* **Try it**
For each line of the data below, test for "pickPiece". Report only the number of lines that pass.
● ● ● ●
**src/tetris_params.svh**
```systemverilog
`ifndef TETRIS_PARAMS_SVH
`define TETRIS_PARAMS_SVH

// Widths of a 4x4 shape mask and a sprite index.
`define BLOCK_W 16
`define SPRITE_W 6

// Host keycodes that map to commands.
`define KEY_SPACE  8'h2C
`define KEY_PAUSE  8'h13
`define KEY_RESUME 8'h18
`define KEY_TAB    8'h2B
`define KEY_ESC    8'h29

// Tetromino masks, row 0 in the top nibble.
`define SHAPE_0 16'h00F0
`define SHAPE_1 16'h0660
`define SHAPE_2 16'h0E40
`define SHAPE_3 16'h06C0
`define SHAPE_4 16'h0C60
`define SHAPE_5 16'h08E0
`define SHAPE_6 16'h02E0

// Piece LFSR start value.
`define LFSR_SEED 8'h01

`endif

```
**src/tetrisPkg.sv**
```systemverilog
package tetrisPkg;

	// Game FSM states, one 3-bit word.
	typedef enum logic [2:0]
	{
		Wait,
		Drop,
		DropNoReset,
		Falling,
		Hold,
		Bottom,
		PauseState,
		EndScreen
	} gameStateT;

	// Single-cycle commands from the key decoder.
	typedef enum logic [2:0]
	{
		CmdNone,
		CmdStart,
		CmdPause,
		CmdResume,
		CmdHold,
		CmdEscape
	} gameCmdT;

endpackage

```
**src/keyDecoder.sv**
```systemverilog
`include "tetris_params.svh"

module keyDecoder
	import tetrisPkg::*;
(
	input  logic       Clk,
	input  logic       rstN,
	input  logic       keyReq,
	input  logic [7:0] keyCode,
	output logic       keyAck,
	output gameCmdT    cmd
);

	logic accept;

	// Keycode to command map, unknown codes give no command.
	function automatic gameCmdT mapKey(input logic [7:0] code);
		gameCmdT result;
		begin
			case (code)
				`KEY_SPACE:  result = CmdStart;
				`KEY_PAUSE:  result = CmdPause;
				`KEY_RESUME: result = CmdResume;
				`KEY_TAB:    result = CmdHold;
				`KEY_ESC:    result = CmdEscape;
				default:     result = CmdNone;
			endcase
			return result;
		end
	endfunction

	// New request seen while idle.
	assign accept = keyReq && !keyAck;

	// keyAck doubles as the responder state: low is idle, high waits for the drop.
	always_ff @(posedge Clk or negedge rstN)
	begin
		if (!rstN)
		begin
			keyAck <= 1'b0;
		end
		else if (accept)
		begin
			keyAck <= 1'b1;
		end
		else if (keyAck && !keyReq)
		begin
			keyAck <= 1'b0;
		end
	end

	// Code is captured once per transaction, so a held request pulses only once.
	always_ff @(posedge Clk or negedge rstN)
	begin
		if (!rstN)
		begin
			cmd <= CmdNone;
		end
		else if (accept)
		begin
			cmd <= mapKey(keyCode);
		end
		else
		begin
			cmd <= CmdNone;
		end
	end

endmodule

```
**src/pieceGenerator.sv**
```systemverilog
`include "tetris_params.svh"

module pieceGenerator
	import tetrisPkg::*;
(
	input  logic                 Clk,
	input  logic                 rstN,
	input  logic                 pickPiece,
	output logic [`BLOCK_W-1:0]  pickShape,
	output logic [`SPRITE_W-1:0] pickSprite
);

	logic [7:0] lfsr;
	logic       feedback;
	logic [2:0] pieceId;

	// x^8+x^6+x^5+x^4+1, Fibonacci form.
	assign feedback = lfsr[7] ^ lfsr[5] ^ lfsr[4] ^ lfsr[3];

	// The LFSR steps every cycle, so a held pick yields a new piece each cycle.
	always_ff @(posedge Clk or negedge rstN)
	begin
		if (!rstN)
		begin
			lfsr <= `LFSR_SEED;
		end
		else
		begin
			lfsr <= {lfsr[6:0], feedback};
		end
	end

	assign pieceId = 3'(lfsr % 8'd7);

	always_comb
	begin
		case (pieceId)
			3'd0:    pickShape = `SHAPE_0;
			3'd1:    pickShape = `SHAPE_1;
			3'd2:    pickShape = `SHAPE_2;
			3'd3:    pickShape = `SHAPE_3;
			3'd4:    pickShape = `SHAPE_4;
			3'd5:    pickShape = `SHAPE_5;
			default: pickShape = `SHAPE_6;
		endcase
	end

	// Eight sprites per shape.
	assign pickSprite = {pieceId, 3'b000};

endmodule

```
**src/gameControl.sv**
```systemverilog
`include "tetris_params.svh"

module gameControl
	import tetrisPkg::*;
(
	input  logic                 Clk,
	input  logic                 rstN,
	input  gameCmdT              cmd,
	input  logic                 hitBottom,
	input  logic                 endGame,
	input  logic [`BLOCK_W-1:0]  pickShape,
	input  logic [`SPRITE_W-1:0] pickSprite,
	output logic                 pickPiece,
	output gameStateT            state,
	output logic [`BLOCK_W-1:0]  curShape,
	output logic [`SPRITE_W-1:0] curSprite,
	output logic [`BLOCK_W-1:0]  nextShape,
	output logic [`SPRITE_W-1:0] nextSprite,
	output logic [`BLOCK_W-1:0]  holdShape,
	output logic [`SPRITE_W-1:0] holdSprite,
	output logic                 resetBlocks,
	output logic                 paused,
	output logic [2:0]           screen
);

	gameStateT            stateNxt;
	logic                 canHold;
	logic                 canHoldNxt;
	logic                 resetBlocksNxt;
	logic                 holdEmpty;
	logic [`BLOCK_W-1:0]  curShapeNxt;
	logic [`BLOCK_W-1:0]  nextShapeNxt;
	logic [`BLOCK_W-1:0]  holdShapeNxt;
	logic [`SPRITE_W-1:0] curSpriteNxt;
	logic [`SPRITE_W-1:0] nextSpriteNxt;
	logic [`SPRITE_W-1:0] holdSpriteNxt;

	// Shape masks are never zero, so a zero mask means nothing is held.
	assign holdEmpty = (holdShape == '0);

	always_comb
	begin
		stateNxt = state;
		case (state)
			Wait:
				if (cmd == CmdStart)
					stateNxt = Drop;
			Drop, DropNoReset:
				stateNxt = Falling;
			Falling:
			begin
				if (hitBottom)
					stateNxt = Bottom;
				else if (cmd == CmdPause)
					stateNxt = PauseState;
				else if (cmd == CmdHold && canHold)
					stateNxt = Hold;
				else if (cmd == CmdEscape)
					stateNxt = Wait;
			end
			Hold:
				stateNxt = DropNoReset;
			Bottom:
				stateNxt = endGame ? EndScreen : Drop;
			PauseState:
				if (cmd == CmdResume)
					stateNxt = Falling;
			EndScreen:
				if (cmd == CmdEscape)
					stateNxt = Wait;
			default:
				stateNxt = Wait;
		endcase
	end

	// Piece queue and hold slot.
	always_comb
	begin
		pickPiece     = 1'b0;
		canHoldNxt    = canHold;
		curShapeNxt   = curShape;
		curSpriteNxt  = curSprite;
		nextShapeNxt  = nextShape;
		nextSpriteNxt = nextSprite;
		holdShapeNxt  = holdShape;
		holdSpriteNxt = holdSprite;
		case (state)
			Wait:
			begin
				pickPiece     = 1'b1;
				nextShapeNxt  = pickShape;
				nextSpriteNxt = pickSprite;
			end
			Drop:
			begin
				pickPiece     = 1'b1;
				curShapeNxt   = nextShape;
				curSpriteNxt  = nextSprite;
				nextShapeNxt  = pickShape;
				nextSpriteNxt = pickSprite;
			end
			Hold:
			begin
				canHoldNxt    = 1'b0;
				holdShapeNxt  = curShape;
				holdSpriteNxt = curSprite;
				if (holdEmpty)
				begin
					pickPiece     = 1'b1;
					curShapeNxt   = nextShape;
					curSpriteNxt  = nextSprite;
					nextShapeNxt  = pickShape;
					nextSpriteNxt = pickSprite;
				end
				else
				begin
					curShapeNxt  = holdShape;
					curSpriteNxt = holdSprite;
				end
			end
			Bottom:
				canHoldNxt = 1'b1;
			default:
			begin
			end
		endcase
	end

	// Playfield respawns after these states.
	assign resetBlocksNxt = (state == Wait) || (state == Drop) ||
		(state == DropNoReset) || (state == EndScreen);

	always_ff @(posedge Clk or negedge rstN)
	begin
		if (!rstN)
		begin
			state       <= Wait;
			canHold     <= 1'b1;
			resetBlocks <= 1'b0;
			curShape    <= '0;
			curSprite   <= '0;
			nextShape   <= '0;
			nextSprite  <= '0;
			holdShape   <= '0;
			holdSprite  <= '0;
		end
		else
		begin
			state       <= stateNxt;
			canHold     <= canHoldNxt;
			resetBlocks <= resetBlocksNxt;
			curShape    <= curShapeNxt;
			curSprite   <= curSpriteNxt;
			nextShape   <= nextShapeNxt;
			nextSprite  <= nextSpriteNxt;
			holdShape   <= holdShapeNxt;
			holdSprite  <= holdSpriteNxt;
		end
	end

	// Screen select: 2 title, 1 pause, 3 end, 0 play.
	always_comb
	begin
		case (state)
			Wait:       screen = 3'd2;
			PauseState: screen = 3'd1;
			EndScreen:  screen = 3'd3;
			default:    screen = 3'd0;
		endcase
	end

	assign paused = (state == Wait) || (state == PauseState) || (state == EndScreen);

endmodule

```
**src/gameStats.sv**
```systemverilog
module gameStats
	import tetrisPkg::*;
(
	input  logic       Clk,
	input  logic       rstN,
	input  gameStateT  state,
	output logic [11:0] piecesPlaced,
	output logic [7:0]  holdsUsed
);

	// One landing per Bottom cycle.
	always_ff @(posedge Clk or negedge rstN)
	begin
		if (!rstN)
		begin
			piecesPlaced <= '0;
		end
		else if (state == Wait)
		begin
			piecesPlaced <= '0;
		end
		else if (state == Bottom && piecesPlaced != '1)
		begin
			piecesPlaced <= piecesPlaced + 12'd1;
		end
	end

	// One swap per Hold cycle, saturating.
	always_ff @(posedge Clk or negedge rstN)
	begin
		if (!rstN)
		begin
			holdsUsed <= '0;
		end
		else if (state == Wait)
		begin
			holdsUsed <= '0;
		end
		else if (state == Hold && holdsUsed != '1)
		begin
			holdsUsed <= holdsUsed + 8'd1;
		end
	end

endmodule

```
**src/tetrisTop.sv**
```systemverilog
`include "tetris_params.svh"

module tetrisTop
	import tetrisPkg::*;
(
	input  logic                 Clk,
	input  logic                 rstN,
	input  logic                 keyReq,
	input  logic [7:0]           keyCode,
	input  logic                 hitBottom,
	input  logic                 endGame,
	output logic                 keyAck,
	output logic [`BLOCK_W-1:0]  curShape,
	output logic [`SPRITE_W-1:0] curSprite,
	output logic [`BLOCK_W-1:0]  nextShape,
	output logic [`SPRITE_W-1:0] nextSprite,
	output logic [`BLOCK_W-1:0]  holdShape,
	output logic [`SPRITE_W-1:0] holdSprite,
	output logic                 resetBlocks,
	output logic                 paused,
	output logic [2:0]           screen,
	output logic [11:0]          piecesPlaced,
	output logic [7:0]           holdsUsed
);

	gameCmdT              cmd;
	gameStateT            state;
	logic                 pickPiece;
	logic [`BLOCK_W-1:0]  pickShape;
	logic [`SPRITE_W-1:0] pickSprite;

	keyDecoder keyDecoder
	(
		.Clk     (Clk),
		.rstN    (rstN),
		.keyReq  (keyReq),
		.keyCode (keyCode),
		.keyAck  (keyAck),
		.cmd     (cmd)
	);

	pieceGenerator pieceGenerator
	(
		.Clk        (Clk),
		.rstN       (rstN),
		.pickPiece  (pickPiece),
		.pickShape  (pickShape),
		.pickSprite (pickSprite)
	);

	gameControl gameControl
	(
		.Clk         (Clk),
		.rstN        (rstN),
		.cmd         (cmd),
		.hitBottom   (hitBottom),
		.endGame     (endGame),
		.pickShape   (pickShape),
		.pickSprite  (pickSprite),
		.pickPiece   (pickPiece),
		.state       (state),
		.curShape    (curShape),
		.curSprite   (curSprite),
		.nextShape   (nextShape),
		.nextSprite  (nextSprite),
		.holdShape   (holdShape),
		.holdSprite  (holdSprite),
		.resetBlocks (resetBlocks),
		.paused      (paused),
		.screen      (screen)
	);

	gameStats gameStats
	(
		.Clk          (Clk),
		.rstN         (rstN),
		.state        (state),
		.piecesPlaced (piecesPlaced),
		.holdsUsed    (holdsUsed)
	);

endmodule

```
● ● ● ●
* **Solved exercise**
9